= What you are asked to do =
Using the listing below, set down exactly the lines starting at the line that contains "output wire [5:0]" and ending at the line that contains "create_clock -name core_clock -period 20.0", both included, and no others.

= Provided data =
This design comes from an exercise in tuning for small area, a short achievable clock period and few clock cycles on the open sky130 flow, not from production work.
Only simulation tests tie the RTL to the original design; equivalence was not proved.
Power and IR drop assume default switching activity.

## ofdmtx_enc
module ofdmtx_enc (
    input  wire        clk,
    input  wire        rst,
    input  wire        start_valid,
    output wire        start_ready,
    input  wire [7:0]  cfg_rb,      
    input  wire [11:0] cfg_len,     
    input  wire [6:0]  cfg_seed,    
    input  wire        in_valid,
    output wire        in_ready,
    input  wire [7:0]  in_data,
    output wire        out_valid,
    input  wire        out_ready,
    output wire [5:0]  out_data,
    output wire        out_last,
    output wire        out_err
);
Size in the first run: ~260 flip-flops, about 51 I/O pins, about 15000 µm² of cells after synthesis.
export LEC_CHECK = 0
export CAP_MARGIN = 20
export CORE_MARGIN = 2
export CORE_UTILIZATION = 40
export CTS_CLUSTER_DIAMETER = 70
export CTS_CLUSTER_SIZE = 35
export SLEW_MARGIN = 20
create_clock -name core_clock -period 20.0 [get_ports {clk}]
standard.sh (not shown) runs the stock make flow with config.mk's settings and CLKGATE_MAP_FILE= SYNTH_SCRIPT=/design/flow/synth_recipe.tcl, a recipe that flattens the netlist after the stock synthesis.
==> flow/flow/run.sh <==
#!/bin/bash
# The standard layout (the standard.sh: standard synthesis, then ORFS to
# finish), with two changes to how it is made:
#  - ORFS's own setup repair is asked to leave a slack margin, so that its
#    sizing passes also shorten the paths that already meet the 20 ns clock;
#  - the port buffers that buffer_ports inserts on every input and output are
#    plain buf_1 cells rather than the default pick (a delay buffer).
# The clock, the constraints and every other step are the standard ones.
set -euo pipefail
bash standard.sh SETUP_SLACK_MARGIN=15.0 "BUFFER_PORTS_ARGS=-buffer_cell sky130_fd_sc_hd__buf_1" finish > standard_finish.log 2>&1
Testbench counts at the start, summed over its fixed seeds: cycles 75,348.
What follows belongs to an exercise in optimizing a design on an open flow for small area, a short achievable clock period and few clock cycles per item; a production flow would make more cautious choices.
In this exercise RTL edits were held to simulation tests only and were not proved equivalent to the original.
No activity file was given, so power comes from the tool's default toggle rates.

==> design/flow/design.v <==
module ad5934_freq_encoder (
    input  wire        clk,
    input  wire        rst,         
    input  wire        in_valid,
    output wire        in_ready,
    input  wire [31:0] in_freq,
    input  wire [31:0] in_fclk,
    output reg         out_valid,
    output wire [23:0] out_code,
    output wire        out_err
);
    reg         busy;        
    reg  [4:0]  cnt;         
    reg         err;         
    reg  [32:0] rem;         
    reg  [23:0] qs;          
    assign in_ready = busy && (err || cnt == 5'd24);
    assign out_code = err ? 24'd0 : qs;
    assign out_err  = err;
    wire [32:0] a    = busy ? {rem[31:0], qs[23]}
                            : {1'b0, in_freq[24:0], in_fclk[31:25]};
    wire        sub  = ~busy | ~rem[32];
    wire [32:0] b    = {33{sub}} ^ {1'b0, in_fclk};
    wire [32:0] p0   = a ^ b;
    wire [32:0] g0   = (a & b) | {32'd0, p0[0] & sub};
    wire [32:0] gl [0:6];
    wire [32:0] pl [0:6];
    assign gl[0] = g0;
    assign pl[0] = p0;
    genvar l, i;
    generate
        for (l = 0; l < 6; l = l + 1) begin : lvl
            for (i = 0; i < 33; i = i + 1) begin : bitl
                if ((i >> l) & 1) begin : comb
                    localparam integer J = ((i >> l) << l) - 1;
                    assign gl[l+1][i] = gl[l][i] | (pl[l][i] & gl[l][J]);
                    assign pl[l+1][i] = pl[l][i] & pl[l][J];
                end else begin : pass
                    assign gl[l+1][i] = gl[l][i];
                    assign pl[l+1][i] = pl[l][i];
                end
            end
        end
    endgenerate
    wire [32:0] sum  = p0 ^ {gl[6][31:0], sub};
    wire        qbit = ~sum[32];
    always @(posedge clk) begin
        rem <= sum;
        if (!busy) begin
            qs  <= in_fclk[24:1];
            err <= (|in_freq[31:25]) | qbit;
            cnt <= 5'd1;
        end else begin
            qs  <= {qs[22:0], qbit};
            cnt <= cnt + 5'd1;
        end
        if (rst) begin
            busy      <= 1'b0;
            out_valid <= 1'b0;
        end else begin
            out_valid <= in_ready && in_valid;
            if (!busy)
                busy <= in_valid;
            else if (in_ready && in_valid)
                busy <= 1'b0;
        end
    end
endmodule
==> design/flow/flow/run.sh <==
#!/bin/bash
# The standard layout (the standard.sh: standard synthesis, floorplan,
# placement, CTS, routing), with the port buffers that placement inserts on
# every input and output made plain sky130 buffers instead of the default
# delay-buffer cell. Each tool's output is kept in its own log here.
set -euo pipefail
export BUFFER_PORTS_ARGS="-buffer_cell sky130_fd_sc_hd__buf_1"
bash standard.sh > standard_make.log 2>&1
==> design/flow/standard.sh <==
#!/bin/bash
# synth_recipe.tcl (not shown) runs the flow's synth.tcl, then flattens the netlist and writes it again
# the make line also repeats each setting of config.mk as NAME=value (left out here)
make -C /OpenROAD-flow-scripts/flow DESIGN_CONFIG=/design/flow/config.mk WORK_HOME=/design/flow/orfs CLKGATE_MAP_FILE= SYNTH_SCRIPT=/design/flow/synth_recipe.tcl "${@:-finish}"
==> design/flow/config.mk <==
export PLATFORM = sky130hd
export DESIGN_NAME = ad5934_freq_encoder
export DESIGN_NICKNAME = ad5934_freq_encoder
export VERILOG_FILES = /design/flow/design.v
export SDC_FILE = /design/flow/constraint.sdc
export NUM_CORES = 4
export LEC_CHECK = 0
export CAP_MARGIN = 20
export CORE_MARGIN = 2
export CORE_UTILIZATION = 40
export CTS_BUF_LIST = sky130_fd_sc_hd__clkbuf_4 sky130_fd_sc_hd__clkbuf_8
export PLACE_DENSITY = 0.6
export SETUP_SLACK_MARGIN = 1.5
export SLEW_MARGIN = 20
==> design/flow/constraint.sdc <==
create_clock -name core_clock -period 5.0 [get_ports {clk}]
set_input_delay 1.0000 -clock core_clock [delete_from_list [all_inputs] [get_ports {clk}]]
set_output_delay 1.0000 -clock core_clock [all_outputs]
set_load 0.01 [all_outputs]
==> results of run 1 <==
routing by layer:
layer,share of wire [%],wire length (um)
met4,1.2,99
met3,4.8,394
met5,0,0
met2,47,3837
met1,47,3834
cell type report:
class	instances	area (sq um)	area share (%)
clock buffers	9	123.9	2.660
clock inverters	7	70.07	1.505
inverters	28	105.1	2.257
multi-input cells	287	2509	53.87
flip-flops and latches	65	1315	28.24
well taps	133	166.4	3.573
repair buffers	95	367.9	7.899
path summary, 6_finish.rpt:
path	to	slack [ps]	startpoint	depth (start not counted)
setup / recovery	rem[15]$_DFF_P_	1740	busy$_SDFF_PP0_	10
hold / removal	cnt[0]$_SDFF_PN1_	440	cnt[0]$_SDFF_PN1_	1
setup reg to reg	rem[15]$_DFF_P_	1740	busy$_SDFF_PP0_	10
hold reg to reg	cnt[0]$_SDFF_PN1_	440	cnt[0]$_SDFF_PN1_	1
logic make-up after synthesis:
kind of cell | count (synthesis) | share of synthesized area, %
mux | 56 | 15.88
fa+ha+maj | 37 | 12.68
buf+inv | 40 | 3.836
compound gates | 63 | 11.03
xor+xnor | 63 | 13.98
simple gates | 68 | 9.353
flops | 65 | 33.23
sequential cells by signal, indices dropped and copies added, names as in the netlist:
register,cells
busy,1
cnt,5
qs,24
rem,33
err,1
out_valid,1
Yosys cell counts (all sizes together) (3+ instances only):
library cell / number
dfxtp: 64
mux2: 53
xor2: 46
ha: 32
inv: 28
nor2b: 26
a21oi: 21
xnor2: 17
nand2: 14
nor2: 12
o21ai: 10
clkbuf: 9
o21bai: 6
fa: 5
a211oi: 3
a21o: 3
a31oi: 3
buf: 3
mux2i: 3
nand3: 3
cell usage in the layout (no fill, tap or decap), types with 5 or more instances in the layout:
master    count
a21oi_1      18
buf_1        93
clkbuf_8      9
dfxtp_1      63
fa_1          5
ha_1         32
inv_1        28
mux2_2       53
nand2_1      12
nor2_1       12
nor2b_1      26
o21ai_0       9
o21bai_1      6
xnor2_1      17
xor2_1       46
timing repair:
item | CTS | global route
setup endpoints to repair | 22 | 9
buffers inserted | 0 | 0
gates resized for setup | 3 | 2
cloned | 0 | 0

= Answer =
    output wire [5:0]  out_data,
    output wire        out_last,
    output wire        out_err
);
Size in the first run: ~260 flip-flops, about 51 I/O pins, about 15000 µm² of cells after synthesis.
export LEC_CHECK = 0
export CAP_MARGIN = 20
export CORE_MARGIN = 2
export CORE_UTILIZATION = 40
export CTS_CLUSTER_DIAMETER = 70
export CTS_CLUSTER_SIZE = 35
export SLEW_MARGIN = 20
create_clock -name core_clock -period 20.0 [get_ports {clk}]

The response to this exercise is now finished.